N. et al v. Coventry Healthcare of Nebraska et al
Filing
35
MEMORANDUM DECISION AND ORDER-granting 20 Motion for Summary Judgment ; denying 22 Motion for Summary Judgment ; Motions terminated: 22 MOTION for Summary Judgment and Memorandum in Support filed by Nicole N., Nicholas N., Brian N., 20 MOTION for Summary Judgment and Memorandum in Support filed by Coventry Healthcare of Nebraska, MHNet Behavioral Health. See Order for details. Signed by Judge Ted Stewart on 6/18/19. (jmr)

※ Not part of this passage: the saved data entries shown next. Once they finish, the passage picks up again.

[config.mk]
export PLATFORM = sky130hd
export DESIGN_NAME = mrs_rdlat_sched
export DESIGN_NICKNAME = d
export VERILOG_FILES = /design/src/rtl/mrs_pkg.sv /design/src/rtl/mrs_field_decode.sv /design/src/rtl/mrs_cfg_reg.sv /design/src/rtl/rdlat_pipe.sv /design/src/rtl/mrs_rdlat_sched.sv
export SDC_FILE = /design/constraint.sdc
export NUM_CORES = 1
export LEC_CHECK = 0
export ABC_AREA = 1
export BUFFER_PORTS_ARGS = -buffer_cell sky130_fd_sc_hd__buf_2
export CORE_ASPECT_RATIO = 0.5
export CORE_UTILIZATION = 25
export CTS_CLUSTER_DIAMETER = 60
export DETAILED_ROUTE_END_ITERATION = 16
export HOLD_SLACK_MARGIN = 0.08
export MAX_ROUTING_LAYER = met4
export PLACE_DENSITY = 0.5
export RECOVER_POWER = 50
export SLEW_MARGIN = 20
export SYNTH_ARGS = -nofsm -noshare
export SYNTH_HDL_FRONTEND = slang
export SYNTH_HIERARCHICAL = 1
export SYNTH_SLANG_ARGS = --single-unit
[constraint.sdc]
create_clock -name clk_i -period 2.4 [get_ports clk_i]
set_clock_uncertainty 0.2 [all_clocks]
set_input_delay 0 -clock clk_i [delete_from_list [all_inputs] [get_ports clk_i]]
set_output_delay 0 -clock clk_i [all_outputs]
set_load 0.02 [all_outputs]
[src/rtl/mrs_pkg.sv]
package mrs_pkg;

  // Held mode settings
  typedef struct packed {
    logic [2:0] bl;    // burst-length code
    logic       il;    // 1 = interleaved order
    logic       half;  // 1 = 2.5-clock latency
  } mode_cfg_t;

  localparam logic [2:0] BL_CODE_2  = 3'b001;
  localparam logic [2:0] BL_CODE_4  = 3'b010;
  localparam logic [2:0] BL_CODE_8  = 3'b011;
  localparam logic [2:0] CL_CODE_2  = 3'b010;
  localparam logic [2:0] CL_CODE_25 = 3'b110;

  // Field positions on the address bus
  localparam int BL_LSB = 0;
  localparam int BT_POS = 3;
  localparam int CL_LSB = 4;
  localparam int OP_LSB = 7;
  localparam int DLL_POS = 8;

  // Latency in ticks (two ticks per memory clock)
  localparam int LAT_FULL_TICKS = 4;
  localparam int LAT_HALF_TICKS = 5;

  localparam mode_cfg_t RESET_CFG = '{bl: BL_CODE_2, il: 1'b0, half: 1'b0};

endpackage

[src/rtl/mrs_field_decode.sv]
module mrs_field_decode
  import mrs_pkg::*;
#(
  parameter int ADDR_W = 14
) (
  input  logic [ADDR_W-1:0] addr_i,
  output mode_cfg_t         cand_o,
  output logic              bad_o,
  output logic              dll_req_o
);

  localparam int OP_W = ADDR_W - OP_LSB;
  localparam logic [OP_W-1:0] OP_NORMAL = '0;
  localparam logic [OP_W-1:0] OP_DLL    = OP_W'(1) << (DLL_POS - OP_LSB);

  logic [2:0]      bl_code;
  logic [2:0]      cl_code;
  logic [OP_W-1:0] op_code;
  logic            bl_bad, cl_bad, op_bad;

  assign bl_code = addr_i[BL_LSB +: 3];
  assign cl_code = addr_i[CL_LSB +: 3];
  assign op_code = addr_i[ADDR_W-1:OP_LSB];

  always_comb begin
    case (bl_code)
      BL_CODE_2, BL_CODE_4, BL_CODE_8: bl_bad = 1'b0;
      default:                         bl_bad = 1'b1;
    endcase
  end

  always_comb begin
    case (cl_code)
      CL_CODE_2, CL_CODE_25: cl_bad = 1'b0;
      default:               cl_bad = 1'b1;
    endcase
  end

  always_comb begin
    op_bad    = 1'b1;
    dll_req_o = 1'b0;
    if (op_code == OP_NORMAL) begin
      op_bad = 1'b0;
    end else if (op_code == OP_DLL) begin
      op_bad    = 1'b0;
      dll_req_o = 1'b1;
    end
  end

  assign bad_o       = bl_bad | cl_bad | op_bad;
  assign cand_o.bl   = bl_code;
  assign cand_o.il   = addr_i[BT_POS];
  assign cand_o.half = (cl_code == CL_CODE_25);

endmodule

[src/rtl/mrs_cfg_reg.sv]
module mrs_cfg_reg
  import mrs_pkg::*;
(
  input  logic      clk_i,
  input  logic      rst_ni,
  input  logic      load_ok_i,
  input  mode_cfg_t cand_i,
  input  logic      bad_i,
  input  logic      dll_req_i,
  output mode_cfg_t cfg_o,
  output logic      err_o,
  output logic      dll_pulse_o
);

  mode_cfg_t cfg_q, cfg_d;
  logic      err_q, err_d;
  logic      dll_q, dll_d;

  always_comb begin
    cfg_d = cfg_q;
    err_d = err_q;
    dll_d = 1'b0;
    if (load_ok_i) begin
      if (bad_i) begin
        err_d = 1'b1;
      end else begin
        cfg_d = cand_i;
        dll_d = dll_req_i;
      end
    end
  end

  always_ff @(posedge clk_i or negedge rst_ni) begin
    if (!rst_ni) begin
      cfg_q <= RESET_CFG;
      err_q <= 1'b0;
      dll_q <= 1'b0;
    end else begin
      cfg_q <= cfg_d;
      err_q <= err_d;
      dll_q <= dll_d;
    end
  end

  assign cfg_o       = cfg_q;
  assign err_o       = err_q;
  assign dll_pulse_o = dll_q;

endmodule

[src/rtl/rdlat_pipe.sv]
module rdlat_pipe #(
  parameter int LAT_FULL = 4,
  parameter int LAT_HALF = 5
) (
  input  logic clk_i,
  input  logic rst_ni,
  input  logic launch_i,
  input  logic half_sel_i,
  output logic first_o,
  output logic first_half_o
);

  localparam int LANES = 2;

  logic [LANES-1:0] tap;
  logic             first_q, first_d;
  logic             half_q, half_d;

  for (genvar v = 0; v < LANES; v++) begin : g_lane
    localparam int D = (v == 0) ? LAT_FULL : LAT_HALF;
    logic [D-1:0] sr_q, sr_d;
    logic         lane_sel;

    assign lane_sel = (v == 1) ? half_sel_i : ~half_sel_i;

    always_comb begin
      sr_d    = sr_q << 1;
      sr_d[0] = launch_i & lane_sel;
    end

    always_ff @(posedge clk_i or negedge rst_ni) begin
      if (!rst_ni) sr_q <= '0;
      else         sr_q <= sr_d;
    end

    assign tap[v] = sr_q[D-1];
  end

  always_comb begin
    first_d = |tap;
    half_d  = tap[1];
  end

  always_ff @(posedge clk_i or negedge rst_ni) begin
    if (!rst_ni) begin
      first_q <= 1'b0;
      half_q  <= 1'b0;
    end else begin
      first_q <= first_d;
      half_q  <= half_d;
    end
  end

  assign first_o      = first_q;
  assign first_half_o = half_q;

endmodule

[src/rtl/mrs_rdlat_sched.sv]
module mrs_rdlat_sched
  import mrs_pkg::*;
#(
  parameter int ADDR_W = 14,
  parameter int BANK_W = 2
) (
  input  logic              clk_i,
  input  logic              rst_ni,
  input  logic              rise_i,
  input  logic              load_i,
  input  logic              read_i,
  input  logic [BANK_W-1:0] bank_i,
  input  logic [ADDR_W-1:0] addr_i,
  output logic [2:0]        bl_code_o,
  output logic              interleave_o,
  output logic              half_lat_o,
  output logic              dll_reset_o,
  output logic              cfg_err_o,
  output logic              first_data_o,
  output logic              first_half_o
);

  // Reset: asserted asynchronously, released on a clock edge
  logic [1:0] rst_sync_q;
  logic       rst_n_int;

  always_ff @(posedge clk_i or negedge rst_ni) begin
    if (!rst_ni) rst_sync_q <= 2'b00;
    else         rst_sync_q <= {rst_sync_q[0], 1'b1};
  end
  assign rst_n_int = rst_sync_q[1];

  // Command qualification
  logic load_ok, read_ok;
  assign load_ok = rise_i & load_i & (bank_i == '0);
  assign read_ok = rise_i & read_i;

  mode_cfg_t cand, cfg;
  logic      bad, dll_req;

  mrs_field_decode #(.ADDR_W(ADDR_W)) u_dec (
    .addr_i    (addr_i),
    .cand_o    (cand),
    .bad_o     (bad),
    .dll_req_o (dll_req)
  );

  mrs_cfg_reg u_cfg (
    .clk_i       (clk_i),
    .rst_ni      (rst_n_int),
    .load_ok_i   (load_ok),
    .cand_i      (cand),
    .bad_i       (bad),
    .dll_req_i   (dll_req),
    .cfg_o       (cfg),
    .err_o       (cfg_err_o),
    .dll_pulse_o (dll_reset_o)
  );

  // The latency in force before this edge steers the read
  rdlat_pipe #(
    .LAT_FULL (LAT_FULL_TICKS),
    .LAT_HALF (LAT_HALF_TICKS)
  ) u_pipe (
    .clk_i        (clk_i),
    .rst_ni       (rst_n_int),
    .launch_i     (read_ok),
    .half_sel_i   (cfg.half),
    .first_o      (first_data_o),
    .first_half_o (first_half_o)
  );

  assign bl_code_o    = cfg.bl;
  assign interleave_o = cfg.il;
  assign half_lat_o   = cfg.half;

endmodule

==> Yosys cells after proc, flatten, opt, wreduce, memory -nomap -nowiden <==
Index checks and enable logic that the tools add are counted.
{ "classes": {"add_sub_neg": 0, "n_mul": 0, "n_div": 0, "order_cmp": 0, "n_eq_ne": 6, "shifts": 0, "mux": 8, "bitwise_logic": 9, "reduce_logical": 7} }
{ "ops": {"columns": ["op", "count"], "rows": [
  ["3-bit by 2-bit equality test with 1-bit output (second input constant)", 3],
  ["1-bit two-way mux", 8],
  ["7-bit by 2-bit equality test with 1-bit output (second input constant)", 1],
  ["7-bit logical NOT", 1],
  ["1-bit AND", 5],
  ["2-bit AND reduction", 2],
  ["2-bit OR reduction", 2],
  ["3-bit by 1-bit equality test with 1-bit output (second input constant)", 1],
  ["3-bit equality test (second input constant)", 1],
  ["3-bit OR reduction", 1],
  ["2-bit logical NOT", 1],
  ["1-bit NOT", 2],
  ["1-bit bitwise OR", 2]
]} }
{ "word_totals": {"regBits": 20, "latchBits": 0, "ramBits": 0, "mem_bits_ro": 0, "in_bits": 21, "output_inout_bits": 9, "wordCells": 40, "n_memories": 0} }

==> Longest topological paths before layout <==
Gate-level depths: netlist of the first run.
{ "logic_depth": {"word_depth": 7, "ltp_mapped": 8, "ltp_nobuf": 8} }

==> Hierarchy <==
The synthesis of the first run kept the hierarchy.
{ "modules_own_cells": {"columns": ["mod", "n_inst", "cells_per_inst", "area_each_um2", "seq_area_each_um2"], "rows": [
  ["rdlat_pipe", 1, 18, 304.0, 275.3],
  ["mrs_cfg_reg", 1, 27, 264.0, 176.4],
  ["mrs_field_decode", 1, 22, 107.6, 0.0],
  ["mrs_rdlat_sched", 1, 10, 80.1, 50.0]
]} }

==> Worst setup path before layout of the first run <==
Ideal clock, no wire load.
{ "synth_path": {"kind": "input to register", "start": "in addr_i[7]", "end": "reg u_cfg.cfg_q (netlist bit u_cfg/cfg_o[0])", "setup_ns": 0.117, "arrival_time_ns": 0.693, "required_ns": 2.083, "path_slack_ns": 1.389, "stages": 7, "path_buffers": 0, "path_cell_list": "or2_1 -> nor2_1 -> nand2_1 -> inv_1 -> nand2_2 -> nand2_1 -> nand2_1"} }
{ "synth_via": {"elab_chain_cells": 6, "elab_cells_between_ends": 7, "classes_between": "eq/ne (1); mux (2); bitwise (2); reduce/logical (2)"} }
{ "synth_lines": {"columns": ["item", "line", "rtl"], "rows": [
  ["from (decl)", "mrs_rdlat_sched.sv:13", "input logic [ADDR_W-1:0] addr_i,"],
  ["7-bit by 2-bit equality test with 1-bit output", "mrs_field_decode.sv:44", "end else if (op_code == OP_DLL) begin"],
  ["1-bit two-way mux", "mrs_field_decode.sv:44", null],
  ["1-bit two-way mux (*)", "mrs_field_decode.sv:42", "if (op_code == OP_NORMAL) begin"],
  ["1-bit bitwise OR (*)", "mrs_field_decode.sv:50", "assign bad_o = bl_bad | cl_bad | op_bad;"],
  ["named net bad", "mrs_rdlat_sched.sv:39", "logic bad, dll_req;"],
  ["1-bit NOT (no source line) (*)", null, null],
  ["2-bit AND reduction (no source line) (*)", null, null],
  ["to (signal assigned)", "mrs_cfg_reg.sv:39", "cfg_q <= cfg_d;"],
  ["to (decl)", "mrs_cfg_reg.sv:15", "mode_cfg_t cfg_q, cfg_d;"]
]} }
The timed path passes the listed nets; every way through them passes the cells marked *.
A chain may end at the register's enable or synchronous reset.

==> Worst setup path in the final report of the first run <==
{ "layout_path": {"start": "in addr_i[12]", "end": "reg u_cfg.dll_q, in the netlist u_cfg/dll_pulse_o"} }
{ "layout_via": {"elab_cells_between_ends": 9, "classes_between": "eq/ne (1); mux (6); bitwise (1); reduce/logical (1)"} }
{ "layout_lines": {"columns": ["item", "line", "rtl"], "rows": [
  ["7-bit by 2-bit equality test with 1-bit output", "mrs_field_decode.sv:44", null],
  ["1-bit two-way mux", "mrs_field_decode.sv:44", null],
  ["1-bit two-way mux (*)", "mrs_field_decode.sv:42", null],
  ["named net dll_req", "mrs_rdlat_sched.sv:39", null],
  ["1-bit two-way mux (*)", "mrs_cfg_reg.sv:24", "if (bad_i) begin"],
  ["1-bit two-way mux (*)", "mrs_cfg_reg.sv:23", "if (load_ok_i) begin"],
  ["named net u_cfg.dll_d", "mrs_cfg_reg.sv:17", "logic dll_q, dll_d;"],
  ["to (signal assigned)", "mrs_cfg_reg.sv:41", "dll_q <= dll_d;"],
  ["to (decl)", "mrs_cfg_reg.sv:17", null]
]} }
Marks and branches as above.

==> reports/metrics.cfg, run 1 <==
[worst_hold_path]
hp-start=addr_i[11]
hold-path-cell-count=6
hp-class=in -> reg

[timing]
rsz0062_at_grt=no
max_freq_ghz=0.4578
fin_tns_setup_ns=0
whs_ns=0.01271
setup_viol=0
finalWorstSetupSlack_ns=0.2158
min_period_over_period_pct=91.01
worst_pin_slew_ns=0.7184
hold_violations=0
max-slew-margin-rel_pct=52.11
min_period_ns=2.184
slew_viol_final=0

[cts]
cts_tree=yes
cts_buffer_depth=2
cts-root-buf=clkbuf_8
htree_levels=1
cts.clk_slew.worst_paths_ns=0.07
clock_latency_ns=0.25
cts_sinks=20
cts_buffers=3

[synthesis]
synth_mux_area_share_pct=0
synth_compound_area_share_pct=0.9934
synth_fp_nets=98
synth_cell_types=14
synthCells=77
avgSynthCellArea_um2=9.815
ys_seq_elements=20
ys_warn_count=6
yosys.area_share.adder_pct=0
ys_seq_area_share_pct=66.39
synth_simple_gate_area_share_pct=22.19
synthesis.area_um2=755.7
synth_top_family_by_area=simple AND/OR/NAND/NOR gates
synth_xor_area_share_pct=0

[finish]
multi_input_area_um2=181.4
regArea_um2=501.7
area_growth_pct=56.13
fin_nets=151
num-fill-cells=271
final_util_pct=43.18
drive_above_1_share_pct=24.03
diodes=0

[critical_path]
worstSetupPathType=in -> reg
crit_fanout=2
start_kind=input pin
r2r_cells=0
endpoint_kind=register
crit_path_start=addr_i[12]
cp.required_ns=2.38
crit_arrival_ns=2.17
r2r_start=rst_sync_q[1]

[place]
port_buffers=29
hpwlAfterDp_um=990.8
preCtsSetupSlack_ns=1.159
gp_congestion=0.7589

[drt]
drt_wl_total_mm=1.584
wire_per_inst_um=9.542
ant_nets=0
drc=0
drt_iter0_markers=16
first_pass_iters=4
num_vias=631
routed_via_density=3.801

[global_routing]
grt_max_degree=19
grt_antenna_before_repair=0
grt_pass1_vias=582
grt_pass1_wl_mm=2.463
grtUsageTotal_pct=11.26
grt_overflow=0

[die]
die_area_um2=3260
fp.dieH_um=40.88
die_x_um=79.76
core_area_um2=2733
io_pins=30
rows=13
initial_core_util_pct=27.66

[run_status]
status=finished clean

[power]
p_total_uw=627.3
power_density_nw_per_um2=531.7
peakVddDrop_mv=0.2549
p_leak_nw=0.6308

[job]
maxCapViolations=0

[sequential cells by signal, indices dropped and copies added (netlist names)]
name / flops
u_pipe/first_o: 1
u_pipe/g_lane.sr_q: 9
u_cfg/cfg_o: 5
rst_sync_q: 2
u_cfg/dll_pulse_o: 1
u_cfg/err_o: 1
u_pipe/first_half_o: 1
[metal layers]
layer	GRT usage, %	vias up	part of all wire [%]
met2	20.73	21	50
met3	4.667	0	4.2
met5	-	-	0
met4	1.339	0	0
li1	-	327	-
met1	12.30	283	46
[stage by stage]
stage               std cells  cell area [um2]
detailed placement        139            917.1
floorplan                  77            755.7
global placement          139            917.1
CTS                       168             1212
global route              166             1180
finish                    166             1180
[layout make-up]
class | instances | area share [%]
clock buffer | 4 | 3.818
inverter | 12 | 3.818
multi-input combinational | 41 | 15.38
sequential | 20 | 42.52
tap | 37 | 3.924
timing repair buffer | 52 | 30.54
[power breakdown]
| part | total, mW | switching [mW] | internal [mW] |
|---|---|---|---|
| clock network | 0.216 | 0.0984 | 0.118 |
| registers | 0.352 | 0.00768 | 0.344 |
| logic | 0.0593 | 0.0216 | 0.0377 |
[worst paths after layout]
kind	to	slack, ns
max in group asynchronous	u_cfg/err_o	1.45
worst min register to register	u_cfg/dll_pulse_o	0.10
worst max-delay path	u_cfg/dll_pulse_o	0.22
worst max register to register	u_cfg/err_o	1.45
min in group asynchronous	u_cfg/dll_pulse_o	0.10
worst min-delay path	u_cfg/err_o	0.01
[worst max-delay path: stages]
cell	delay [ns]
dlygate4sd3_1	0.53
buf_2	0.12
nor2_1	0.11
dlygate4sd3_1	0.56
nand2_1	0.04
dlygate4sd3_1	0.55
nor2_1	0.10
inv_1	0.04
nor2_1	0.10
[layout by cell type, fill, tap and decap left out, drive strengths merged, types with 6 or more instances in the layout]
master       instances
buf                 23
clkbuf              12
dfrtp               19
dlygate4sd3         21
inv                 12
nand2               19
nand3                6
nor2                11
[Yosys cell counts, drive strengths merged]
library cell	number	area, um2
conb	1	3.750
dfstp	1	26.28
nor2	11	43.80
dfrtp	19	475.5
a21o	1	7.510
nand2	19	73.82
buf	4	30.03
and3	1	6.260
inv	12	45.04
or2	1	6.260
nand3	6	30.03
nand3b	1	7.510
[repair_timing]
item | 4_1_cts | 5_1_grt
setup endpoints to repair | 0 | 6
gates resized for setup | 0 | 2
setup buffers | 0 | 2
hold buffers | 25 | 2
endpoints found under the hold margin | 11 | 5
[kinds of logic after synthesis]
group                  after synthesis
DFF                                 20
other                                1
and+or+nand+nor                     39
buffers and inverters               16
AOI/OAI and AO/OA                    1
Power figures use the tool's default switching activity.
==> inputs of run 2 (changes only) <==
--- a/config.mk
+++ b/config.mk
@@ -5,7 +5,6 @@
 export SDC_FILE = /design/constraint.sdc
 export NUM_CORES = 1
 export LEC_CHECK = 0
-export ABC_AREA = 1
 export BUFFER_PORTS_ARGS = -buffer_cell sky130_fd_sc_hd__buf_2
 export CORE_ASPECT_RATIO = 0.5
 export CORE_UTILIZATION = 25
@@ -14,7 +13,6 @@
 export HOLD_SLACK_MARGIN = 0.08
 export MAX_ROUTING_LAYER = met4
 export PLACE_DENSITY = 0.5
-export RECOVER_POWER = 50
 export SLEW_MARGIN = 20
 export SYNTH_ARGS = -nofsm -noshare
 export SYNTH_HDL_FRONTEND = slang
==> constraint.sdc (replaced) <==
create_clock -name clk_i -period 2.4 [get_ports clk_i]
set_clock_uncertainty 0.2 [all_clocks]
set_input_delay 0 -clock clk_i [delete_from_list [all_inputs] [get_ports clk_i]]
set_output_delay 0 -clock clk_i [all_outputs]
set_load 0.01 [all_outputs]
==> reports/metrics.cfg, run 2 <==
[synthesis]
yosysTopAreaCellShare_pct=63.87  ; +0.95 points
avgSynthCellArea_um2=16.18  ; +65%
synth_top_area_cell=dfrtp_1
ys_warn_count=6  ; unchanged
synthTopCellsByArea=dfrtp_1, mux2_4, buf_4, dfstp_2, and2_2
async_reset_ff_share_pct=100.0  ; unchanged
synthTopCellsByCount=dfrtp_1, mux2_4, buf_4, and2_2, nor2_1
synthCells=46  ; -40%
synth_cell_types=19  ; +5
ys_seq_elements=20  ; unchanged
yosys.cell_count.top_type=dfrtp_1
synth_fp_nets=67  ; -32%
synth_edf_count=0  ; unchanged
ys.flop_type=dfrtp_1
ys_seq_area_share_pct=67.39  ; +1.0 points
synthesis.area_um2=744.5  ; -1.5%

[cts]
postCtsSetupBuffers=0  ; unchanged
cts_resized=0  ; unchanged
htree_levels=1  ; unchanged
cts-root-buf=clkbuf_8
cts_hold_buf=19  ; -24%
cts_sinks=20  ; unchanged
cts_buffers=3  ; unchanged
cts_buffer_depth=2  ; unchanged
clock_latency_ns=0.25  ; about the same
cts_tree=yes
cts.clk_slew.worst_paths_ns=0.07  ; about the same

[critical_path]
worstSetupPathType=in -> reg
critPathTopFamily=buffers and inverters
crit_fanout=6  ; +4
endpoint_kind=register
r2r_end=u_cfg/cfg_o[0]
start_kind=input pin
cp_slowest_cell=dlygate4sd3_1
crit_path_frequent_cell=dlygate4sd3_1
r2r_start=u_cfg/cfg_o[0]
max_stage_delay_ns=0.61  ; +0.05 ns
cp_cell_sequence=dlygate4sd3_1 -> buf_2 -> nor4_2 -> dlygate4sd3_1 -> nand4b_1 -> nor2b_4 -> mux2_4
r2r_cells=1  ; +1
cp.required_ns=2.34  ; -0.04 ns
crit_arrival_ns=2.23  ; +0.06 ns
cp_num_buf_inv=3  ; -2
ff2ff_setup_slack_ns=1.41  ; -0.04 ns

[run_status]
status=finished clean

[global_routing]
grt_antenna_before_repair=0  ; unchanged
grt_max_degree=19  ; unchanged
grtUsageTotal_pct=9.984  ; -1.3 points
grt_pass1_wl_mm=2.111  ; -14%
grt_overflow=0  ; unchanged
grt_pass1_vias=498  ; -14%

[timing]
rsz0062_at_grt=no
whs_ns=0.08635  ; +0.07364 ns
max_freq_ghz=0.4365  ; -4.7%
hold_violations=0  ; unchanged
fin_tns_setup_ns=0  ; unchanged
setup_viol=0  ; unchanged
worst_pin_slew_ns=0.6850  ; -0.03334 ns
max-slew-margin-rel_pct=54.33  ; +2.2 points
min_period_over_period_pct=95.45  ; +4.4 points
min_period_ns=2.291  ; +0.1067 ns
slew_viol_final=0  ; unchanged

[finish]
final_cell_mix=buf_2, dlygate4sd3_1, dfrtp_1, mux2_4, clkbuf_8
drive_above_1_share_pct=48.39  ; +24 points
fin_nets=115  ; -24%
multi_input_area_um2=201.4  ; +11%
largest_reg_flops=9  ; unchanged
diodes=0  ; unchanged
top_register=u_pipe/g_lane.sr_q
area_growth_pct=55.29
num-fill-cells=258  ; -4.8%
final_common_cell=buf_2
regArea_um2=501.7  ; unchanged

[power]
peakVddDrop_mv=0.2760  ; +8.3%
power_density_nw_per_um2=629.3  ; +18%
p_leak_nw=0.5984  ; -5.1%
p_total_uw=727.5  ; +16%

[drt]
num_vias=516  ; -18%
first_pass_iters=2  ; -2
drt_wl_total_mm=1.395  ; -12%
drt_iter0_markers=26  ; +10
drc=0  ; unchanged
wire_per_inst_um=10.73  ; +12%
routed_via_density=3.969  ; +4.4%
ant_nets=0  ; unchanged

[die]
die_area_um2=3213  ; -1.4%
fp.dieH_um=40.59  ; -0.71%
core_area_um2=2700  ; -1.2%
initial_core_util_pct=27.57  ; -0.084 points
io_pins=30  ; unchanged
die_x_um=79.18  ; -0.73%
rows=13  ; unchanged

[job]
maxCapViolations=0  ; unchanged

[place]
port_buffers=29  ; unchanged
gp_congestion=0.5591  ; -26%

[worst_hold_path]
hp-class=reg -> async

-- run 2: worst max path at each step --
stage	cells after the start	endpoint	start	slack, ns
6_report	7	u_cfg/cfg_o[1]	addr_i[12]	0.11
2_1_floorplan	5	u_cfg/cfg_o[0]	addr_i[7]	1.07
3_3_place_gp	5	u_cfg/cfg_o[0]	addr_i[7]	0.92
4_1_cts	7	u_cfg/cfg_o[1]	addr_i[12]	0.15
3_5_place_dp	5	u_cfg/cfg_o[4]	addr_i[7]	0.83
5_1_grt	7	u_cfg/cfg_o[1]	addr_i[12]	0.0006
-- run 2: layout make-up --
type | count | area share (%)
multi-input combinational | 21 | 17.42
timing repair buffer | 48 | 29.00
sequential | 20 | 43.40
tap | 37 | 4.004
clock inverter | 1 | 2.597
clock buffer | 3 | 3.571
-- run 2: per-stage QoR --
stage / std cells / setup WS (ns) / cell area, um2 / util (%)
final: 130 / 0.1091 / 1156 / 42.82
after global routing: 130 / 0.0005751 / 1156 / 42.82
after CTS: 130 / 0.1521 / 1156 / 42.82
after detailed placement: 107 / 0.8299 / 894.6 / 33.13
after global placement: 107 / 0.9219 / 894.6 / 33.13
after floorplan: 46 / 1.069 / 744.5 / -
-- run 2: routing by layer --
metal | up-vias | global-route usage [%] | share of wire (%)
li1 | 242 | - | -
met1 | 258 | 9.877 | 40
met2 | 14 | 17.89 | 54
met3 | 2 | 4.318 | 4.9
met4 | 0 | 5.000 | 1.4
met5 | - | - | 0
-- run 2: logic make-up (layout without fill, tap and decap cells) --
group / after synthesis / after routing / share of synthesized area, %
other cells: 1 / 1 / 0.5037
simple gates: 14 / 14 / 15.30
mux: 5 / 5 / 10.08
flops: 20 / 20 / 67.40
compound gates: 1 / 1 / 1.177
buf+inv: 5 / 52 / 5.546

IN THE UNITED STATES DISTRICT COURT
FOR THE DISTRICT OF UTAH
BRIAN N., NICOLE N., and NICHOLAS
N.,
MEMORANDUM DECISION AND
ORDER
Plaintiffs,
v.
COVENTRY HEALTHCARE OF
NEBRASKA, INC. and MHNET
BEHAVIORAL HEALTH,
Case No. 2:17-CV-1128 TS
District Judge Ted Stewart
Defendant.
This matter is before the Court on cross Motions for Summary Judgment. For the reasons
discussed below, the Court will grant Defendants’ Motion and deny Plaintiffs’ Motion.
I. BACKGROUND
Plaintiff Nicole N. (“Nicole) was a participant of the Granite Transformations health
benefit plan (the “Plan”), an employee welfare benefit plan governed by ERISA. Nicole’s son,
Nicholas, was covered under the Plan. Nicholas was admitted to Catalyst Residential Treatment
Center (“Catalyst”) on August 22, 2014. Catalyst is a residential treatment facility providing
mental health care to adolescent boys who have been diagnosed with mental health or substance
use disorders.
Plaintiffs submitted claims for Nicholas’ treatment at Catalyst and Defendant denied the
claims because Plaintiffs had not obtained prior authorization for Nicholas’ treatment. After two
levels of appeal and a review by an independent third-party reviewer, Coventry maintained its
denial of coverage. Plaintiffs now seek review.
1
A.
THE PLAN TERMS
The Plan includes various prior authorization requirements. Prior authorization means
the “[v]erification of Medical Necessity by the Health Plan, for certain services, supplies,
equipment, drugs or procedures to be received by a Member.” 1 Relevant here, the Plan states,
“[i]f Your Agreement provides Coverage under a Mental Disorder and Substance-Related
Disorder Rider, Prior Authorization must be obtained from the telephone number listed on Your
ID card.” 2 The Plan goes on to warn that the “[f]ailure to provide sufficient notice or to obtain
Prior Authorization when required may result in reduction or denial of benefits.” 3
B.
NICHOLAS N.’S TREATMENT AT CATALYST
Nicholas was admitted to Catalyst on August 22, 2014, to receive mental health and
substance abuse treatment. Nicholas remained at Catalyst until August 2015, when he was
successfully discharged to his home. Catalyst is considered a “Non-Participating Provider”
under the Plan. 4
C.
CLAIM PROCESS
On September 30, 2014, Nicole contacted Coventry to request information to seek
reimbursement for Nicholas’ treatment at Catalyst and she was directed to MHNet’s website to
obtain the necessary form.
1
R. at 15. The Joint Administrative Record consists of documents AET000001 to
AET003667. The Court will refer to the relevant record citation as R.__.
2
Id. at 24. There is no dispute that the Plan provided coverage under a Mental Disorder
and Substance-Related Disorder Rider. Id. at 80–82.
3
Id. at 24.
4
Id. at 915.
2
On November 10, 2014, MHNet denied Plaintiffs’ claim, stating that the services were
not authorized and the charged amount was above the payable rate. 5
On April 3, 2015, Nicole submitted a first level appeal. On May 28, 2015, Coventry
denied Nicole’s first level appeal. Coventry noted that Catalyst was an out-of-network provider
and prior authorization was required. Because Plaintiffs had failed to obtain prior authorization,
the request for coverage was denied.
On June 22, 2015, Nicole submitted a second level appeal. As part of that appeal, Nicole
requested a retrospective review. On January 13, 2016, Coventry upheld the denial, concluding
that residential treatment was not medically necessary.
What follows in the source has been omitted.